La juventud se dilata, y muchos jóvenes la disfrutan sin molestas cortapisas: no tienen que afrontar gravosas responsabilidades; el sistema educativo que los acoge durante tantos años no les plantea exigencias desmedidas, lo que permite muchas horas de ocio y diversión; disfrutan de un nivel de vida más que aceptable y tienen de casi todo, y esto no es algo exclusivo de los hijos de las familias más adineradas; tanto la sociedad en general como gran parte de las familias singulares adoptan un talante democrático y dialogante, lo que permite a los hijos unos niveles de libertad nunca conocidos por sus predecesores. En fin, parecería que ser joven hoy debería constituir un motivo de felicidad sin parangón.

Pero nuestros jóvenes no acaban de sentirse contentos del todo. La otra cara de la libertad son la incertidumbre y el riesgo, que se incrementan cuando el contexto social general se vuelve cambiante. Está bien sentirse libre, sin ataduras, ante un futuro que parece ofrecer las más variadas posibilidades, pero esta circunstancia hace más dramática la elección, que siempre implica descartar otras opciones, en algunos casos de modo definitivo. La presión para acertar se intensifica, y muchos caracteres juveniles no muestran la necesaria madurez o sangre fría para elegir con acierto. Y cuando faltan valores o modelos sociales de implantación general, se dificulta la búsqueda de la propia identidad y del rumbo que se ha de emprender en la vida, pues la biología no nos dice cómo hemos de vivir.

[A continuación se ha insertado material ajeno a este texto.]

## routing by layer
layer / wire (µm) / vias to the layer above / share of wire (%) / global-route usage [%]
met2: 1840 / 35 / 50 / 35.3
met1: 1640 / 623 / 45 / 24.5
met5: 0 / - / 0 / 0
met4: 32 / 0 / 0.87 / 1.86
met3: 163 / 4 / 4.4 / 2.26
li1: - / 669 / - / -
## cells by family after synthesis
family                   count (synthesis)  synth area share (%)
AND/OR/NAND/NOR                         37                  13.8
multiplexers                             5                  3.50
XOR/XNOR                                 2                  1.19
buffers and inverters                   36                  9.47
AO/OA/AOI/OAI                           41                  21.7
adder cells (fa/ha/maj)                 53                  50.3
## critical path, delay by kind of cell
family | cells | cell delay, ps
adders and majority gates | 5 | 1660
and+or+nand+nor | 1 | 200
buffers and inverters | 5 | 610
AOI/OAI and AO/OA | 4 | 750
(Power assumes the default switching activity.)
$ cat src/rtl/rqss_cell.sv
module rqss_cell #(
	parameter int unsigned IDX = 0,
	parameter int unsigned CW  = 7
) (
	input  logic               clk,
	input  rqss_pkg::cell_ctl_t ctl,
	input  logic [CW-1:0]      count,
	input  rqss_pkg::entry_t   new_ent,
	input  rqss_pkg::entry_t   prev_ent,
	input  logic               prev_moves,
	input  rqss_pkg::entry_t   next_ent,
	output rqss_pkg::entry_t   ent_q,
	output logic               moves
);
	import rqss_pkg::*;

	logic occ;

	// The cell is occupied when its position lies below the fill count.
	assign occ = CW'(IDX) < count;

	// The new entry goes ahead of this cell when the cell is empty or scores lower.
	// Equal scores stay ahead, so arrival order is kept on ties.
	assign moves = !occ || (ent_q.score < new_ent.score);

	// Insertion shifts towards the tail; draining shifts towards the head.
	always_ff @(posedge clk) begin
		if (ctl.drain) begin
			ent_q <= next_ent;
		end else if (ctl.ins && moves) begin
			if (prev_moves) begin
				ent_q <= prev_ent;
			end else begin
				ent_q <= new_ent;
			end
		end
	end

endmodule

$ cat config.mk
export PLATFORM = sky130hd
export DESIGN_NAME = rqss_cell
export DESIGN_NICKNAME = d
export VERILOG_FILES = /design/src/rtl/rqss_pkg.sv /design/src/rtl/rqss_cell.sv
export SDC_FILE = /design/constraint.sdc
export NUM_CORES = 1
export LEC_CHECK = 0
export ABC_CLOCK_PERIOD_IN_PS = 5700
export BUFFER_PORTS_ARGS = -buffer_cell sky130_fd_sc_hd__buf_4
export CORE_MARGIN = 2
export CORE_UTILIZATION = 30
export CTS_CLUSTER_DIAMETER = 200
export CTS_CLUSTER_SIZE = 14
export DETAILED_ROUTE_END_ITERATION = 16
export GPL_ROUTABILITY_DRIVEN = 0
export SETUP_SLACK_MARGIN = 0.5
export SYNTH_ARGS = -nofsm -noshare
export SYNTH_HDL_FRONTEND = slang
export SYNTH_SLANG_ARGS = --single-unit
$ cat constraint.sdc
create_clock -name clk -period 5.7 [get_ports clk]
set_input_delay 1.14 -clock clk [delete_from_list [all_inputs] [get_ports clk]]
set_output_delay 1.14 -clock clk [all_outputs]
set_load 0.05 [all_outputs]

El joven se enfrenta a la definición de su proyecto de vida mediante una suerte de bricolaje de la identidad. Muchos fracasan en este empeño, y aparecen entonces el desánimo, el pasotismo o la automarginación de la vida social: jóvenes que renuncian a integrarse en los sistemas educativo y laboral y buscan refugio en grupos de pares que llevan una vida parasitaria, bordeando tantas veces el límite de la legalidad.

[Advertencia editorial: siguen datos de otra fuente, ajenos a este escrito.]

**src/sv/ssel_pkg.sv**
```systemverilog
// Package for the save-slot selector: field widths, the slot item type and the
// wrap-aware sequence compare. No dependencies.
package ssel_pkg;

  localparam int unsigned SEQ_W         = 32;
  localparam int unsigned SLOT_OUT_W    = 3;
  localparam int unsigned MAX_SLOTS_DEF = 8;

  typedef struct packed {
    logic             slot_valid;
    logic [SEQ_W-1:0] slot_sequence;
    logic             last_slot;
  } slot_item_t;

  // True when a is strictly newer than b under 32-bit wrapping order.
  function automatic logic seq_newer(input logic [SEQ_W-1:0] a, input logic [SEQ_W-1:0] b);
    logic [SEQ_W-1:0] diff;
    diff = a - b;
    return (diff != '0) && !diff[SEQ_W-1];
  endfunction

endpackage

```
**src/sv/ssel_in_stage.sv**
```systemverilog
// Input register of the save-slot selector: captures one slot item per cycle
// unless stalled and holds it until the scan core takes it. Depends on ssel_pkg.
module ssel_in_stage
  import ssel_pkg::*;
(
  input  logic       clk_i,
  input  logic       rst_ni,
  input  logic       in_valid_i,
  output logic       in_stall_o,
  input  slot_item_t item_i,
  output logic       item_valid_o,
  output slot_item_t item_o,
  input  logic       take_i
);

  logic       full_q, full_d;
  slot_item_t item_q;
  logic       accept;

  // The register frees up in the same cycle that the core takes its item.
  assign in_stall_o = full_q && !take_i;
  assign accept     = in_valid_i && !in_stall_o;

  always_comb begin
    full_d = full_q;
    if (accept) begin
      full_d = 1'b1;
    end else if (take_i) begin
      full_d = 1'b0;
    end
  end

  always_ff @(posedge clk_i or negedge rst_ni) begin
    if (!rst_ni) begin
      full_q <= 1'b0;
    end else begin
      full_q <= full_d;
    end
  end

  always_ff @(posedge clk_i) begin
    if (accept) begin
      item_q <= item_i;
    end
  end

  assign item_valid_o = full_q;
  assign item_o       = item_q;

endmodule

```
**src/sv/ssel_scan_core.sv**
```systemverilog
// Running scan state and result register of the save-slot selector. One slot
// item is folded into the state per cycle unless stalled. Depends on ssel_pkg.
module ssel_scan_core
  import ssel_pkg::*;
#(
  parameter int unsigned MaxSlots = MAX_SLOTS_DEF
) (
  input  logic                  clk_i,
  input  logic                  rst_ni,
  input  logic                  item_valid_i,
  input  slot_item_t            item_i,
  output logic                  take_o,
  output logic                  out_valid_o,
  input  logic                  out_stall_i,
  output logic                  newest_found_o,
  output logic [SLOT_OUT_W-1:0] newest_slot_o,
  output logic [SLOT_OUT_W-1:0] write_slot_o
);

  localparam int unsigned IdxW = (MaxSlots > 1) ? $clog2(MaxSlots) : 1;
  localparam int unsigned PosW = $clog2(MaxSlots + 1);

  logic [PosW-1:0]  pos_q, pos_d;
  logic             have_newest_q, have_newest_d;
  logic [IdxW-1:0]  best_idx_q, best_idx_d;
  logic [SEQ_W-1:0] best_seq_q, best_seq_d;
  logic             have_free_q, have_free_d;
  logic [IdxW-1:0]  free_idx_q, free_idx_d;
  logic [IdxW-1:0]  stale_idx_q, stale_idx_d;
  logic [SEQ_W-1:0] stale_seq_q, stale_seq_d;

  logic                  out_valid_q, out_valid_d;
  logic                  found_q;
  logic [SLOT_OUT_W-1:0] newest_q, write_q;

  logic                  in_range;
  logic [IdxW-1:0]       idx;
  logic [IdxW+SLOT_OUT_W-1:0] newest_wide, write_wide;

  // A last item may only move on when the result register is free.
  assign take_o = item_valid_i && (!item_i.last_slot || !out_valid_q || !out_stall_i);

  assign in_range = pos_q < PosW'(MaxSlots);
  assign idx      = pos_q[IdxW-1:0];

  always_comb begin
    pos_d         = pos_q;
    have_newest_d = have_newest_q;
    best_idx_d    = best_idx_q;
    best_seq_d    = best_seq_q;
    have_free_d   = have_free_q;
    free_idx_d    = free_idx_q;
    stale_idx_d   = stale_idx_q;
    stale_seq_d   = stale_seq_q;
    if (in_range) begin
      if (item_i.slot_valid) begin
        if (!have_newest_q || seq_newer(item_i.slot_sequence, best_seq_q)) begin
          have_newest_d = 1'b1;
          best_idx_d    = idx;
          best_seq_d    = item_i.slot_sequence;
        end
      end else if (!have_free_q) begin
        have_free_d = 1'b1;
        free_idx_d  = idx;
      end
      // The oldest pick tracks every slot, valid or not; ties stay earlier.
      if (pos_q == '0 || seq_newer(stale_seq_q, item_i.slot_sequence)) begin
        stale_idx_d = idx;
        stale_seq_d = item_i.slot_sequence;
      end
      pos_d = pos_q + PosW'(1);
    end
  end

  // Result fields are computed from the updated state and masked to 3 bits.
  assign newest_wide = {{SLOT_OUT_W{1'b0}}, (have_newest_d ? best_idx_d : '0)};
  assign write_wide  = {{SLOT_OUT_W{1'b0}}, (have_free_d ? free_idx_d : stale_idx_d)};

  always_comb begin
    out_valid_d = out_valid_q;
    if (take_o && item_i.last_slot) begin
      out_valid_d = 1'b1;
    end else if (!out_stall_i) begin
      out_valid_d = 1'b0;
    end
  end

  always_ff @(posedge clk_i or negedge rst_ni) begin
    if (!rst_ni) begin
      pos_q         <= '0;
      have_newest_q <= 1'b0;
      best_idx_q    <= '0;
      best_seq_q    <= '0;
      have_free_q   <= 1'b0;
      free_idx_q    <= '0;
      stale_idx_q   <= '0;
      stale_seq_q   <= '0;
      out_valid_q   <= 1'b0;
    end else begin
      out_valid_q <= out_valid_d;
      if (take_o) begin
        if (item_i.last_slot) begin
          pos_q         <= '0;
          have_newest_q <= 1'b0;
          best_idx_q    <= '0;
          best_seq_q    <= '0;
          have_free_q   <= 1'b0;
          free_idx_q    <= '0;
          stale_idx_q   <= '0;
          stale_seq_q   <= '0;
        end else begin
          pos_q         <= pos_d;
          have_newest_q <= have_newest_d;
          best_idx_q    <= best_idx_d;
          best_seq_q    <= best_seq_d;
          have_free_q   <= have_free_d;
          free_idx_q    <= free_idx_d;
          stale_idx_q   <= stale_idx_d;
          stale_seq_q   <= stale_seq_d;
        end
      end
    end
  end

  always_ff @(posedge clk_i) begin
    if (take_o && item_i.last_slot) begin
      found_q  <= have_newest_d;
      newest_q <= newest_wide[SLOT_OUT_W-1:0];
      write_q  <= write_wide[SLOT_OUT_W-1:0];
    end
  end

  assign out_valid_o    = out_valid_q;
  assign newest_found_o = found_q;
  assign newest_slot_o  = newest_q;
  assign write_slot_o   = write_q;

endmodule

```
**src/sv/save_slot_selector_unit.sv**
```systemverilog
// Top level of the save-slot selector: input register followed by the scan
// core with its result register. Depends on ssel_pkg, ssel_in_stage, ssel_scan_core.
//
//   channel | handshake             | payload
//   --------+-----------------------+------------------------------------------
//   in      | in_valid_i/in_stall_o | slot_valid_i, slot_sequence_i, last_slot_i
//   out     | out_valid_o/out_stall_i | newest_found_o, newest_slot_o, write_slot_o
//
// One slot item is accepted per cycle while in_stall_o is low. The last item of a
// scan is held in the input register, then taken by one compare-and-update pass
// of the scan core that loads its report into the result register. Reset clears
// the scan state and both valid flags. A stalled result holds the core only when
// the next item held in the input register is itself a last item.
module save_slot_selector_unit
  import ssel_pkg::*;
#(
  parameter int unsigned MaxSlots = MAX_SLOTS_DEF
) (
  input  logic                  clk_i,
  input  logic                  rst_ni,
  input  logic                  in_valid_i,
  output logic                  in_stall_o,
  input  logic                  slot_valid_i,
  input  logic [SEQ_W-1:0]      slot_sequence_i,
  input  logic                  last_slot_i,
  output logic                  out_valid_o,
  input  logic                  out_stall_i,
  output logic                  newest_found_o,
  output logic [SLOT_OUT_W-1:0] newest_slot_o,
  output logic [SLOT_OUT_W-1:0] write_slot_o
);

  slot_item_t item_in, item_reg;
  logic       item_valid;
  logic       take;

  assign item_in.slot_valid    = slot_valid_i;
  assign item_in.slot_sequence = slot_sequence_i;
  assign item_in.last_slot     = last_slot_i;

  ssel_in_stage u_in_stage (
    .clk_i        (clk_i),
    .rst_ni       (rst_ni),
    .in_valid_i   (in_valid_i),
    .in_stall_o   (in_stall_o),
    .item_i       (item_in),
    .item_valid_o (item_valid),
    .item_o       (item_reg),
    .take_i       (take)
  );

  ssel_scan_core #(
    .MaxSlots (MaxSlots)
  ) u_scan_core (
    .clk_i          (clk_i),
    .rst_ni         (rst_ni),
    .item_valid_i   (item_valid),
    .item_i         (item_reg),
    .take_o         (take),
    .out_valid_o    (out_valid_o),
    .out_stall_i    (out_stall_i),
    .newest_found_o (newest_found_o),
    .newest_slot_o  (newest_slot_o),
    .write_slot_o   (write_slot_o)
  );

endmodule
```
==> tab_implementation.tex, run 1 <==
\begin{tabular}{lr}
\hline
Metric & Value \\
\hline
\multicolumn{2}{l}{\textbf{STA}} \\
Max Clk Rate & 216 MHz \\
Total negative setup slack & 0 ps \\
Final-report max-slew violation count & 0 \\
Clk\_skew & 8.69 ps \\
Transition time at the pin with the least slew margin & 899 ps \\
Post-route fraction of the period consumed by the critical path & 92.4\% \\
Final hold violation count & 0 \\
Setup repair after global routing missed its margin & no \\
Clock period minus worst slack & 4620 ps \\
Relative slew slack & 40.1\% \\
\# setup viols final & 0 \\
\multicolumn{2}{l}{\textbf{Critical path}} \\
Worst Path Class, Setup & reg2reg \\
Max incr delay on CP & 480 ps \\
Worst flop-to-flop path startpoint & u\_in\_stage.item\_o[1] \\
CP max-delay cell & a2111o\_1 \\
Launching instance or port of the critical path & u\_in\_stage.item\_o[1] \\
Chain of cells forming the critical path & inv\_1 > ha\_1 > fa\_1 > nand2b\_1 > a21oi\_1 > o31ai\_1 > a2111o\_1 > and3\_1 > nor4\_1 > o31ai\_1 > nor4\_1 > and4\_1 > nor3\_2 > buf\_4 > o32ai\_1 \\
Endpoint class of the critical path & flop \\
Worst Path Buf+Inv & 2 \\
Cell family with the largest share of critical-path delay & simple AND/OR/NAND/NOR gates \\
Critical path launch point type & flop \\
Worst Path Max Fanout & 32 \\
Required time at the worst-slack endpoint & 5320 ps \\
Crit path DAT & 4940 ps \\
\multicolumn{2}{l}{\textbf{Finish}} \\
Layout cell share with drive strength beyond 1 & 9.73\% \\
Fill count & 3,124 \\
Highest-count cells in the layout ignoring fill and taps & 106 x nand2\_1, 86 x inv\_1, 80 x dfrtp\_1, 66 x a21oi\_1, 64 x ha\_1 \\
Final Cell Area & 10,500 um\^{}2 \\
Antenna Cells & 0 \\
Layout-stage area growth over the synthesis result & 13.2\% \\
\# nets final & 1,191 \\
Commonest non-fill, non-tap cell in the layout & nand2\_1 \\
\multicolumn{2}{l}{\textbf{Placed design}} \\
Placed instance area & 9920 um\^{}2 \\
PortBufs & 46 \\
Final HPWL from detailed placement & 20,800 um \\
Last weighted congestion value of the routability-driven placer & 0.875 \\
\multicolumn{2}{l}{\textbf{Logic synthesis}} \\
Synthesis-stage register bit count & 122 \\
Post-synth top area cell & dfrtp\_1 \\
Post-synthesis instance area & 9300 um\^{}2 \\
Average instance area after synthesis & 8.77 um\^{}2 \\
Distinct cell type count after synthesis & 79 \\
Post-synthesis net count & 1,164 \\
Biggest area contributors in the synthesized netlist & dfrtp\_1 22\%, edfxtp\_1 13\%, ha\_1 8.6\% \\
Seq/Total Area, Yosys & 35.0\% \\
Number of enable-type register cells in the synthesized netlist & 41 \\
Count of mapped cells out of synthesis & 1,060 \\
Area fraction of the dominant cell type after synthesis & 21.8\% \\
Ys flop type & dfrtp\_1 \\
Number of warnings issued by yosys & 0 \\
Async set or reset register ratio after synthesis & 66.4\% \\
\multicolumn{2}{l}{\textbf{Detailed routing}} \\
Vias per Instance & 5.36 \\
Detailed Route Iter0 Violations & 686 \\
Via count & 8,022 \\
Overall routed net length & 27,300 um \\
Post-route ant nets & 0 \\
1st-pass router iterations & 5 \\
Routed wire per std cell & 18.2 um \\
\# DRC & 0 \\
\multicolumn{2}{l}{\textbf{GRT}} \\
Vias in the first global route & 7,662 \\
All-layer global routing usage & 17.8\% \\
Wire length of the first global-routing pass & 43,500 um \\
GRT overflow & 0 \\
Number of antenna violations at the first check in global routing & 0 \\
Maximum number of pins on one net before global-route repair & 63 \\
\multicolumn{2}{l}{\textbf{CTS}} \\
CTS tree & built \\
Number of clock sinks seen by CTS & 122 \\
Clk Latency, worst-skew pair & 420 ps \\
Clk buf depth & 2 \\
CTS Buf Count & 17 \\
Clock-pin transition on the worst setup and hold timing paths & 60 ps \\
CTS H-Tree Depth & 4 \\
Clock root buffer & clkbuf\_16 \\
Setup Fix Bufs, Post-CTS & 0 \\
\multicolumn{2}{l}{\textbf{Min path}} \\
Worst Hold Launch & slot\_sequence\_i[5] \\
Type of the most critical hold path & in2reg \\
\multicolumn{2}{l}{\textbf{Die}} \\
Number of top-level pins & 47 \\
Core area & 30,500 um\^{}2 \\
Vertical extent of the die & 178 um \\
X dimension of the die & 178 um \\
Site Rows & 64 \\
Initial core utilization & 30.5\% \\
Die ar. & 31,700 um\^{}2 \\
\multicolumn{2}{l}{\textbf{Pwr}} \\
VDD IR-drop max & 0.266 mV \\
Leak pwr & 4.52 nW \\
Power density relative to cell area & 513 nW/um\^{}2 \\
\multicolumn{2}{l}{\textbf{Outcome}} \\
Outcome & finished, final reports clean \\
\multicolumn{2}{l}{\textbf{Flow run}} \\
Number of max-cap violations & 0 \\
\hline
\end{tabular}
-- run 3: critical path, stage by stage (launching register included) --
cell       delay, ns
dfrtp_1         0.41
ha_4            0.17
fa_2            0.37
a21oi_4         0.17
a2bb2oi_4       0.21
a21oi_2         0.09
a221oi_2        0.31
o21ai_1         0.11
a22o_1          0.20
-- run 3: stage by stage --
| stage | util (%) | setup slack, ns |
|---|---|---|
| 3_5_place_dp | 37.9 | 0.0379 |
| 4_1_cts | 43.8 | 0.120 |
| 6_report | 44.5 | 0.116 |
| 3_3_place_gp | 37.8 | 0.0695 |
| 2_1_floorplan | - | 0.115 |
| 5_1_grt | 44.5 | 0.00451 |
File: src/rtl/tkmh_pkg.sv
// Shared types and constants for the top-K min-heap tracker.
// Holds the slot layout, operation codes and the controller/datapath link.
// No dependencies.
package tkmh_pkg;

  localparam int TOK_W = 16;
  localparam int POS_W = 32;
  localparam int SCR_W = 32;
  localparam int DEFAULT_DEPTH = 16;

  // Configuration register map (word index)
  localparam logic REG_MAX_ENTRIES = 1'b0;
  localparam logic [4:0] MAX_ENTRIES_RST = 5'd16;

  typedef enum logic [1:0] {
    OP_CLEAR  = 2'd0,
    OP_INSERT = 2'd1,
    OP_READ   = 2'd2,
    OP_NONE   = 2'd3
  } op_t;

  typedef struct packed {
    logic [TOK_W-1:0]        tok;
    logic [POS_W-1:0]        pos;
    logic signed [SCR_W-1:0] scr;
  } slot_t;

  // Commands from the sequencer to the datapath
  typedef struct packed {
    logic load;
    logic clear;
    logic append;
    logic to_root;
    logic set_acc;
    logic rd_up;
    logic rd_slot;
    logic take_slot;
    logic wr_cur;
    logic wr_a_up;
    logic wr_a_dn;
    logic wr_b_dn;
    logic publish;
  } cmd_t;

  // Status from the datapath to the sequencer
  typedef struct packed {
    op_t  op;
    logic full;
    logic beats_root;
    logic at_root;
    logic up_swap;
    logic leaf;
    logic pick_l;
    logic pick_r;
  } stat_t;

endpackage

File: src/rtl/tkmh_ctrl.sv
// Sequencer for the top-K min-heap tracker: one word at a time, sift-up
// and sift-down steps, result hand-off. Depends on tkmh_pkg.
module tkmh_ctrl (
  input  logic            clk,
  input  logic            rst,
  input  logic            in_valid,
  output logic            in_ready,
  output logic            out_valid,
  input  logic            out_ready,
  input  tkmh_pkg::stat_t st,
  output tkmh_pkg::cmd_t  cmd
);
  import tkmh_pkg::*;

  typedef enum logic [2:0] {
    S_IDLE,
    S_DECIDE,
    S_UP_CHK,
    S_UP_CMP,
    S_DN_CHK,
    S_DN_CMP,
    S_RD_WAIT,
    S_DONE
  } state_t;

  state_t state, state_next;

  assign in_ready = (state == S_IDLE);

  // Decode state and status into commands
  always_comb begin
    cmd        = '0;
    state_next = state;
    case (state)
      S_IDLE: begin
        if (in_valid) begin
          cmd.load   = 1'b1;
          state_next = S_DECIDE;
        end
      end
      S_DECIDE: begin
        case (st.op)
          OP_CLEAR: begin
            cmd.clear  = 1'b1;
            state_next = S_DONE;
          end
          OP_INSERT: begin
            if (!st.full) begin
              cmd.append  = 1'b1;
              cmd.set_acc = 1'b1;
              state_next  = S_UP_CHK;
            end else if (st.beats_root) begin
              cmd.to_root = 1'b1;
              cmd.set_acc = 1'b1;
              state_next  = S_DN_CHK;
            end else begin
              state_next = S_DONE;
            end
          end
          OP_READ: begin
            cmd.rd_slot = 1'b1;
            state_next  = S_RD_WAIT;
          end
          default: state_next = S_DONE;
        endcase
      end
      S_UP_CHK: begin
        if (st.at_root) begin
          cmd.wr_cur = 1'b1;
          state_next = S_DONE;
        end else begin
          cmd.rd_up  = 1'b1;
          state_next = S_UP_CMP;
        end
      end
      S_UP_CMP: begin
        if (st.up_swap) begin
          cmd.wr_a_up = 1'b1;
          state_next  = S_UP_CHK;
        end else begin
          cmd.wr_cur = 1'b1;
          state_next = S_DONE;
        end
      end
      S_DN_CHK: begin
        // children are read on the default address path
        if (st.leaf) begin
          cmd.wr_cur = 1'b1;
          state_next = S_DONE;
        end else begin
          state_next = S_DN_CMP;
        end
      end
      S_DN_CMP: begin
        if (st.pick_r) begin
          cmd.wr_b_dn = 1'b1;
          state_next  = S_DN_CHK;
        end else if (st.pick_l) begin
          cmd.wr_a_dn = 1'b1;
          state_next  = S_DN_CHK;
        end else begin
          cmd.wr_cur = 1'b1;
          state_next = S_DONE;
        end
      end
      S_RD_WAIT: begin
        cmd.take_slot = 1'b1;
        state_next    = S_DONE;
      end
      S_DONE: begin
        if (!out_valid || out_ready) begin
          cmd.publish = 1'b1;
          state_next  = S_IDLE;
        end
      end
      default: state_next = S_IDLE;
    endcase
  end

  // Hold state and the output valid flag
  always_ff @(posedge clk) begin
    if (rst) begin
      state     <= S_IDLE;
      out_valid <= 1'b0;
    end else begin
      state <= state_next;
      if (cmd.publish) begin
        out_valid <= 1'b1;
      end else if (out_ready) begin
        out_valid <= 1'b0;
      end
    end
  end

endmodule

El joven se enfrenta a la definición de su proyecto de vida mediante una
suerte de bricolaje de la identidad

Un doble lenguaje

Además, los jóvenes, que no son tontos, advierten una especie de doble lenguaje, adobado con altas dosis de cinismo, en la exaltación del ideal juvenil por parte de los adultos. Esa sociedad que los ha colocado en lo más alto del podio de la estima pública es la misma que no les facilita una inserción laboral mínimamente digna, que les pone casi imposible el acceso a una vivienda propia, que va prolongando de modo constante su permanencia en las aulas. El sistema educativo, que se extiende sin cesar, acaba convirtiéndose en un expediente para encubrir el paro. En conclusión, a pesar de los eslóganes exaltadores de lo juvenil, la sociedad adulta parece no necesitar demasiado a sus jóvenes, que son invitados más bien a no molestar y a no tomarse demasiado en serio esos discursos oficiales. Es como si en este punto nos encontráramos en una permanente campaña electoral, donde se formulan las promesas más exorbitantes, eso sí, con la condición de olvidarlas una vez terminada la votación.

Alejandro Navas es profesor de Sociología de la Universidad de Navarra.